Looking at the entries below, state how many lines contain the word "localparam". Give the number alone.

== Dataset entries ==
● ● ● ● ●

--- src/rtl/ps2_player_cmd.sv ---
// PS/2 keyboard receiver plus arrow/letter key decoder that turns left/right key
// make/break codes into mutually exclusive m_left/m_right move levels.
module ps2_player_cmd #(
  parameter int TIMEOUT_CYCLES = 65000
) (
  input  logic       clk,
  input  logic       rst,
  input  logic       ps2_clk,
  input  logic       ps2_data,
  output logic       m_left,
  output logic       m_right,
  output logic [7:0] code,
  output logic       code_valid,
  output logic       frame_err
);

  localparam int TO_W = $clog2(TIMEOUT_CYCLES + 1);
  localparam logic [TO_W-1:0] TO_LAST = TO_W'(TIMEOUT_CYCLES - 1);
  localparam logic [TO_W-1:0] TO_MAX  = {TO_W{1'b1}};
  localparam logic DIR_LEFT  = 1'b0;
  localparam logic DIR_RIGHT = 1'b1;

  typedef enum logic [1:0] {
    IDLE   = 2'd0,
    DATA   = 2'd1,
    PARITY = 2'd2,
    STOP   = 2'd3
  } state_t;

  function automatic logic odd_parity_ok(input logic [7:0] d, input logic p);
    return ^{d, p};
  endfunction

  logic            ps2_clk_s1_q, ps2_clk_s1_d, ps2_clk_s2_q, ps2_clk_s2_d;
  logic            ps2_clk_prev_q, ps2_clk_prev_d;
  logic            ps2_data_s1_q, ps2_data_s1_d, ps2_data_s2_q, ps2_data_s2_d;
  state_t          state_q, state_d;
  logic [2:0]      bit_cnt_q, bit_cnt_d;
  logic [7:0]      shift_q, shift_d;
  logic            parity_q, parity_d;
  logic [TO_W-1:0] timeout_q, timeout_d;
  logic [7:0]      code_q, code_d;
  logic            code_valid_q, code_valid_d;
  logic            frame_err_q, frame_err_d;
  logic            ext_q, ext_d, brk_q, brk_d;
  logic            held_left_q, held_left_d, held_right_q, held_right_d;
  logic            last_dir_q, last_dir_d;
  logic            m_left_q, m_left_d, m_right_q, m_right_d;
  logic            fall;
  logic            is_left, is_right;

  assign fall = ps2_clk_prev_q & ~ps2_clk_s2_q;

  // Synchronizers and frame receiver with inactivity timeout
  always_comb begin
    ps2_clk_s1_d   = ps2_clk;
    ps2_clk_s2_d   = ps2_clk_s1_q;
    ps2_clk_prev_d = ps2_clk_s2_q;
    ps2_data_s1_d  = ps2_data;
    ps2_data_s2_d  = ps2_data_s1_q;
    state_d        = state_q;
    bit_cnt_d      = bit_cnt_q;
    shift_d        = shift_q;
    parity_d       = parity_q;
    timeout_d      = timeout_q;
    code_d         = code_q;
    code_valid_d   = 1'b0;
    frame_err_d    = 1'b0;
    if (state_q == IDLE) begin
      timeout_d = '0;
      if (fall && !ps2_data_s2_q) begin
        state_d   = DATA;
        bit_cnt_d = 3'd0;
      end else begin
        state_d = IDLE;
      end
    end else if (fall) begin
      timeout_d = '0;
      case (state_q)
        DATA: begin
          shift_d = {ps2_data_s2_q, shift_q[7:1]};
          if (bit_cnt_q == 3'd7) begin
            bit_cnt_d = 3'd0;
            state_d   = PARITY;
          end else begin
            bit_cnt_d = bit_cnt_q + 3'd1;
          end
        end
        PARITY: begin
          parity_d = ps2_data_s2_q;
          state_d  = STOP;
        end
        STOP: begin
          if (ps2_data_s2_q && odd_parity_ok(shift_q, parity_q)) begin
            code_d       = shift_q;
            code_valid_d = 1'b1;
          end else begin
            frame_err_d = 1'b1;
          end
          state_d = IDLE;
        end
        default: state_d = IDLE;
      endcase
    end else if (timeout_q >= TO_LAST) begin
      frame_err_d = 1'b1;
      state_d     = IDLE;
      bit_cnt_d   = 3'd0;
      timeout_d   = '0;
    end else begin
      timeout_d = (timeout_q == TO_MAX) ? timeout_q : timeout_q + TO_W'(1);
    end
  end

  assign is_left  = ext_q ? (code_q == 8'h6B) : (code_q == 8'h1C);
  assign is_right = ext_q ? (code_q == 8'h74) : (code_q == 8'h23);

  // Key decoder: prefix flags, held keys and most-recent-direction priority
  always_comb begin
    ext_d        = ext_q;
    brk_d        = brk_q;
    held_left_d  = held_left_q;
    held_right_d = held_right_q;
    last_dir_d   = last_dir_q;
    if (frame_err_q) begin
      ext_d = 1'b0;
      brk_d = 1'b0;
    end else if (code_valid_q) begin
      if (code_q == 8'hE0) begin
        ext_d = 1'b1;
      end else if (code_q == 8'hF0) begin
        brk_d = 1'b1;
      end else begin
        if (is_left) begin
          if (brk_q) begin
            held_left_d = 1'b0;
          end else if (!held_left_q) begin
            held_left_d = 1'b1;
            last_dir_d  = DIR_LEFT;
          end else begin
            held_left_d = held_left_q;
          end
        end else if (is_right) begin
          if (brk_q) begin
            held_right_d = 1'b0;
          end else if (!held_right_q) begin
            held_right_d = 1'b1;
            last_dir_d   = DIR_RIGHT;
          end else begin
            held_right_d = held_right_q;
          end
        end else begin
          last_dir_d = last_dir_q;
        end
        ext_d = 1'b0;
        brk_d = 1'b0;
      end
    end else begin
      last_dir_d = last_dir_q;
    end
    m_left_d  = held_left_d & (~held_right_d | (last_dir_d == DIR_LEFT));
    m_right_d = held_right_d & (~held_left_d | (last_dir_d == DIR_RIGHT));
  end

  // State registers
  always_ff @(posedge clk) begin
    if (rst) begin
      ps2_clk_s1_q   <= 1'b1;
      ps2_clk_s2_q   <= 1'b1;
      ps2_clk_prev_q <= 1'b1;
      ps2_data_s1_q  <= 1'b1;
      ps2_data_s2_q  <= 1'b1;
      state_q        <= IDLE;
      bit_cnt_q      <= 3'd0;
      shift_q        <= 8'h00;
      parity_q       <= 1'b0;
      timeout_q      <= '0;
      code_q         <= 8'h00;
      code_valid_q   <= 1'b0;
      frame_err_q    <= 1'b0;
      ext_q          <= 1'b0;
      brk_q          <= 1'b0;
      held_left_q    <= 1'b0;
      held_right_q   <= 1'b0;
      last_dir_q     <= DIR_LEFT;
      m_left_q       <= 1'b0;
      m_right_q      <= 1'b0;
    end else begin
      ps2_clk_s1_q   <= ps2_clk_s1_d;
      ps2_clk_s2_q   <= ps2_clk_s2_d;
      ps2_clk_prev_q <= ps2_clk_prev_d;
      ps2_data_s1_q  <= ps2_data_s1_d;
      ps2_data_s2_q  <= ps2_data_s2_d;
      state_q        <= state_d;
      bit_cnt_q      <= bit_cnt_d;
      shift_q        <= shift_d;
      parity_q       <= parity_d;
      timeout_q      <= timeout_d;
      code_q         <= code_d;
      code_valid_q   <= code_valid_d;
      frame_err_q    <= frame_err_d;
      ext_q          <= ext_d;
      brk_q          <= brk_d;
      held_left_q    <= held_left_d;
      held_right_q   <= held_right_d;
      last_dir_q     <= last_dir_d;
      m_left_q       <= m_left_d;
      m_right_q      <= m_right_d;
    end
  end

  assign m_left     = m_left_q;
  assign m_right    = m_right_q;
  assign code       = code_q;
  assign code_valid = code_valid_q;
  assign frame_err  = frame_err_q;

endmodule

● ● ● ● ●

== SOLUTION TO THE PROBLEM ==
5